[[ Given data, beginning ]]

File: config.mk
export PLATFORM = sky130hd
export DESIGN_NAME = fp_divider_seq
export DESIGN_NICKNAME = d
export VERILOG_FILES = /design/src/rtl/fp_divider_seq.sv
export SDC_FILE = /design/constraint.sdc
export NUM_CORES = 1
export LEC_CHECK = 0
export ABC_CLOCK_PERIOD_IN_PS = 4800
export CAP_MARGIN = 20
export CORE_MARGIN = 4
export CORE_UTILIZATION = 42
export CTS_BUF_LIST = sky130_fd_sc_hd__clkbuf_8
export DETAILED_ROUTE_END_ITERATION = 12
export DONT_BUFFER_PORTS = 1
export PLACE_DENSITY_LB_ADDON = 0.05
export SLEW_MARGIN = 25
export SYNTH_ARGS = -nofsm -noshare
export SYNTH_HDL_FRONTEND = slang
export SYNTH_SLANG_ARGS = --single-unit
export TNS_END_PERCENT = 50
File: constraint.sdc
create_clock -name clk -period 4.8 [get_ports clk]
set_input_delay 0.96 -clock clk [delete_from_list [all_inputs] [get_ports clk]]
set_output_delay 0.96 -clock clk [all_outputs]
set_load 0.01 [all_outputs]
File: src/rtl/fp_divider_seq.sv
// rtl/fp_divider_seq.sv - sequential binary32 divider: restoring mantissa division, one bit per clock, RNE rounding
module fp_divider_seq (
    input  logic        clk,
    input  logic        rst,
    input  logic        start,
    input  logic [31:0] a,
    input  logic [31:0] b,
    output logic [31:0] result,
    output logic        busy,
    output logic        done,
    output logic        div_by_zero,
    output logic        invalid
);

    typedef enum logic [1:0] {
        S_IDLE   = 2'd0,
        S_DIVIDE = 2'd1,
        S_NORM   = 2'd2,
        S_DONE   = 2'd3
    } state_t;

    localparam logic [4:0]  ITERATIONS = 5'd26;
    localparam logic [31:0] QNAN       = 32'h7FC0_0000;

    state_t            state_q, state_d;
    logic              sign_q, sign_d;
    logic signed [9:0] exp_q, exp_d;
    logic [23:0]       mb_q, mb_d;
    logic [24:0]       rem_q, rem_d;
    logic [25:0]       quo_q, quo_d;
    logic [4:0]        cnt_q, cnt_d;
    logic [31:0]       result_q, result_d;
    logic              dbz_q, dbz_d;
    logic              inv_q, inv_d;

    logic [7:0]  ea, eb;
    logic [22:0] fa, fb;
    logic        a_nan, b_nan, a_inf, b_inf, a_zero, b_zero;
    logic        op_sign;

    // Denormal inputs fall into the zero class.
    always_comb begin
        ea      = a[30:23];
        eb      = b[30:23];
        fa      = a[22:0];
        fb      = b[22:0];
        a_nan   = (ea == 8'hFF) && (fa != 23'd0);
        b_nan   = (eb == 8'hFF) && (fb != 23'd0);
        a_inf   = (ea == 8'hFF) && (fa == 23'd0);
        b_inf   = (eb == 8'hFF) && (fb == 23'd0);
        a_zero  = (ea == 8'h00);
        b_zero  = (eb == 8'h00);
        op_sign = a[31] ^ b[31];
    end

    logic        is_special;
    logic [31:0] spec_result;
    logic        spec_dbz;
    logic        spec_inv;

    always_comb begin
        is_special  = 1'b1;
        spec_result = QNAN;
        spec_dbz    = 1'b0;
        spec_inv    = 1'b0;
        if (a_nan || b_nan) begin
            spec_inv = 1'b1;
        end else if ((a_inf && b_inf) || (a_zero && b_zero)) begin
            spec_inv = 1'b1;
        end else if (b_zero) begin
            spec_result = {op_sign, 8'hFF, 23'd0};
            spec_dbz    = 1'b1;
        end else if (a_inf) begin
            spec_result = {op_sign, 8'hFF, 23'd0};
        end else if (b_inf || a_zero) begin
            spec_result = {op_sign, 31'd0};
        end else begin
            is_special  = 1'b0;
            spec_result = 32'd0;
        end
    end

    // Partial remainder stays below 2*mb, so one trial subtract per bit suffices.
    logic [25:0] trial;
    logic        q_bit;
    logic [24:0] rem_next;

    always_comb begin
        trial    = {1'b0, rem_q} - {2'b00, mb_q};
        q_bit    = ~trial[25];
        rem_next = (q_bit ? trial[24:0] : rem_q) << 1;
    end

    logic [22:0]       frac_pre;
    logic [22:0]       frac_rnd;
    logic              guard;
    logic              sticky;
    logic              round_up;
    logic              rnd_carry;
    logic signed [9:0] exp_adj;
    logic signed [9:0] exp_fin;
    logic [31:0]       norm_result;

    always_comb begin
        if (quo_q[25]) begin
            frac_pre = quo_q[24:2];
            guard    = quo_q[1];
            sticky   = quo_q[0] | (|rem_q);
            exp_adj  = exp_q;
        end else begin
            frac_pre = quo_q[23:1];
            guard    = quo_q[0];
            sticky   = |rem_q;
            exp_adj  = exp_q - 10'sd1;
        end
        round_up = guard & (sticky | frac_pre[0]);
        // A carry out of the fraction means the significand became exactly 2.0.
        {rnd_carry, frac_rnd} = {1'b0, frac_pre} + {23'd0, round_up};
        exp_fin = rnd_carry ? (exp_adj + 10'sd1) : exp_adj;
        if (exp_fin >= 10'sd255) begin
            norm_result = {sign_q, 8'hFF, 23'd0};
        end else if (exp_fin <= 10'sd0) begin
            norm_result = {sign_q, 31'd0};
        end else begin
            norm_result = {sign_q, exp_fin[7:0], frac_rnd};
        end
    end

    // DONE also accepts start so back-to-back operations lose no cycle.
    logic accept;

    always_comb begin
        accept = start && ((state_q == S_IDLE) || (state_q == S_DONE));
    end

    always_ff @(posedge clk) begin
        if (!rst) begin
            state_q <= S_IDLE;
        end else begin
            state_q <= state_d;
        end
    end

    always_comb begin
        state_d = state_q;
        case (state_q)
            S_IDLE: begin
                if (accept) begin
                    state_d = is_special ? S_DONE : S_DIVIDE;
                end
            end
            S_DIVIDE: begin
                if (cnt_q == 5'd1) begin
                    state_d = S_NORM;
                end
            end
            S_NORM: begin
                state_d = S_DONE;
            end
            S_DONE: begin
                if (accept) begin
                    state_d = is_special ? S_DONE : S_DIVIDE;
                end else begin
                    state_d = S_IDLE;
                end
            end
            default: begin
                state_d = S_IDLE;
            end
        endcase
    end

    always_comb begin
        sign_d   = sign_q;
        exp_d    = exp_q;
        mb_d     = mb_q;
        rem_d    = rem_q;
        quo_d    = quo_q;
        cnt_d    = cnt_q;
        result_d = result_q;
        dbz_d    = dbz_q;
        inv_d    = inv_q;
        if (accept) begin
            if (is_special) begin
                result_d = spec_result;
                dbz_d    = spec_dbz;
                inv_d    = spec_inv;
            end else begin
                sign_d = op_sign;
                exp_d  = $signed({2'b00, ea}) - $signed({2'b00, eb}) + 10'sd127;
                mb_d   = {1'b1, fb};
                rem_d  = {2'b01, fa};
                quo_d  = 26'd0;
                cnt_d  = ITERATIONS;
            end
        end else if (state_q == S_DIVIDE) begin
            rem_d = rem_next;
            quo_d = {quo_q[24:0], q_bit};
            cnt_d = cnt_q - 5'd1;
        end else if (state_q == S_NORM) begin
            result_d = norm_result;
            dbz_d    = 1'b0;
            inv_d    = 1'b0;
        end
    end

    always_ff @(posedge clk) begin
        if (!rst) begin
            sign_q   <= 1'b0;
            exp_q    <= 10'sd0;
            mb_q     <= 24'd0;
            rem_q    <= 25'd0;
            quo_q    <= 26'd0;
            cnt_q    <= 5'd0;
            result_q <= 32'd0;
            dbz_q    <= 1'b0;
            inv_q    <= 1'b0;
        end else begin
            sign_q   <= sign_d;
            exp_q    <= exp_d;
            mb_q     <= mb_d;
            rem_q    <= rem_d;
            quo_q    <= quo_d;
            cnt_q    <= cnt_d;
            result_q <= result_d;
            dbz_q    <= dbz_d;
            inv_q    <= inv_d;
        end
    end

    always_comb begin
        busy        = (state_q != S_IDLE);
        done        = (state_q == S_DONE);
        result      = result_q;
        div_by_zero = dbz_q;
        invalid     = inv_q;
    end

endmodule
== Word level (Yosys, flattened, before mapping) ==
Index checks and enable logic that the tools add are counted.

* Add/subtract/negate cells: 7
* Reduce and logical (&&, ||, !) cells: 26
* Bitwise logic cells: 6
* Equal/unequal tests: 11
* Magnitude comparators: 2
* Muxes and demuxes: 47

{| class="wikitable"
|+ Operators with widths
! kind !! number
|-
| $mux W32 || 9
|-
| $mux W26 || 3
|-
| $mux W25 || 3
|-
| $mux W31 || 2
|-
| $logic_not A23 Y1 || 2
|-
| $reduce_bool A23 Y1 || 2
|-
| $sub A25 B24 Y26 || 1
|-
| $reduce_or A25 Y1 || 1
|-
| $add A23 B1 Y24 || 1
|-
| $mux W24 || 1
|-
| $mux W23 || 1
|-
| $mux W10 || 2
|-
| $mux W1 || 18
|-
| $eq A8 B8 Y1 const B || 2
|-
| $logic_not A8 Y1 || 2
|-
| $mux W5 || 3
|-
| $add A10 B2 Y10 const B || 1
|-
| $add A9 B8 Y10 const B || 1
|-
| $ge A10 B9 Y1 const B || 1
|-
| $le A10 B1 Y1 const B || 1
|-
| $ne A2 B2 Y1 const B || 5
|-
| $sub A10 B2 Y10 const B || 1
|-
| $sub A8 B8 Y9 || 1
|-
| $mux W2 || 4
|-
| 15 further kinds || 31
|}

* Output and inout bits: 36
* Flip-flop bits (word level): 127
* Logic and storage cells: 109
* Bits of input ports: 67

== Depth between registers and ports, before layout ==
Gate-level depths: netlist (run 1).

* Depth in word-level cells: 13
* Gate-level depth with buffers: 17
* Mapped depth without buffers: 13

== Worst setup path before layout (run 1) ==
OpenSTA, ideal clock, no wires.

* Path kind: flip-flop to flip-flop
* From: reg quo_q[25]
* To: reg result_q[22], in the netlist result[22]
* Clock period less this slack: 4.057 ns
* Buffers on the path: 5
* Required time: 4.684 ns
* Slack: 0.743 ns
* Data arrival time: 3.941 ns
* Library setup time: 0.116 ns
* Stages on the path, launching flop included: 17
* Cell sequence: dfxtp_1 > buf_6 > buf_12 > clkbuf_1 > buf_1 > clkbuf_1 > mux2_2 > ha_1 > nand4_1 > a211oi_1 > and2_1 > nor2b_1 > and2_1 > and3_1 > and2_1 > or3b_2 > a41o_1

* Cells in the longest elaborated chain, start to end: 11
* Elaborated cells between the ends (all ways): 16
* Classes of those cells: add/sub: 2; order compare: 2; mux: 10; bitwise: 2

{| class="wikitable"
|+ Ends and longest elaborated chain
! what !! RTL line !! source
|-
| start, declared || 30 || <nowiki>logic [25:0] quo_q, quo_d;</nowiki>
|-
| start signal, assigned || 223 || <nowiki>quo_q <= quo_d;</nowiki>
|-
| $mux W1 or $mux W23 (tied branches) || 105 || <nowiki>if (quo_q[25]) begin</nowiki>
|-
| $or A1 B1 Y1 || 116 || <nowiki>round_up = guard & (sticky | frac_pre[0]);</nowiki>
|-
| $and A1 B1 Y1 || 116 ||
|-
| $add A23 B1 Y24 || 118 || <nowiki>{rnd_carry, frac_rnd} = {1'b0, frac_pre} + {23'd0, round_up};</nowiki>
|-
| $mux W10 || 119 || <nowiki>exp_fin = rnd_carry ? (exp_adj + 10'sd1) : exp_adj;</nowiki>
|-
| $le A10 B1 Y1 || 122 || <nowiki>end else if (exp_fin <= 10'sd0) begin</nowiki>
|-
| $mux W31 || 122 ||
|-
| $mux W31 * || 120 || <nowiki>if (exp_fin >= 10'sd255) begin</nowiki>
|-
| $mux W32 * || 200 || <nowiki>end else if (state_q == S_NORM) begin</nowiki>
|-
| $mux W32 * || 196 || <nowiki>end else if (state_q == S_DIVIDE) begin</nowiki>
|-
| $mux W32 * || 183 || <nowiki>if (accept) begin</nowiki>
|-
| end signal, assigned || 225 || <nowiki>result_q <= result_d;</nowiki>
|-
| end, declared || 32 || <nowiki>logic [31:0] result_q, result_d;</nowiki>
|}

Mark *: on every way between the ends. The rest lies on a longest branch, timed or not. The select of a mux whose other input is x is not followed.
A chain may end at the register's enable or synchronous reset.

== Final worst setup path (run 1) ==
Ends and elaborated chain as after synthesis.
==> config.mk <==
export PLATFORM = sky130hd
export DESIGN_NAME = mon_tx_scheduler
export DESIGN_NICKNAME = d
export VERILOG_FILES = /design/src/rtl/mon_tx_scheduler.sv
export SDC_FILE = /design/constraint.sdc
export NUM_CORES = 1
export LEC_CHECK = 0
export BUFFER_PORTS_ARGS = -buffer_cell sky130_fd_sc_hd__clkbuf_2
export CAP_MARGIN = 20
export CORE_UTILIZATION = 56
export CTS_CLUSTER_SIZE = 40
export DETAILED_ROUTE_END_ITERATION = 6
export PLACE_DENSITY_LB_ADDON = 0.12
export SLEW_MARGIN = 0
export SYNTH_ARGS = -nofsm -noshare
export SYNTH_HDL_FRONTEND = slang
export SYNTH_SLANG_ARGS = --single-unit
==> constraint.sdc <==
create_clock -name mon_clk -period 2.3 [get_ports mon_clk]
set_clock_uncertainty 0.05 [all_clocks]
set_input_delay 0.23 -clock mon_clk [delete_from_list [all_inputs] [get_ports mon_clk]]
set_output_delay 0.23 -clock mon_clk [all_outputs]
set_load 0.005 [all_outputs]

[[ Given data, end ]]

■ Exercise goal ■
If a line in the records above includes the string "longest", copy it.

■ Final answer ■
* Cells in the longest elaborated chain, start to end: 11
|+ Ends and longest elaborated chain
Mark *: on every way between the ends. The rest lies on a longest branch, timed or not. The select of a mux whose other input is x is not followed.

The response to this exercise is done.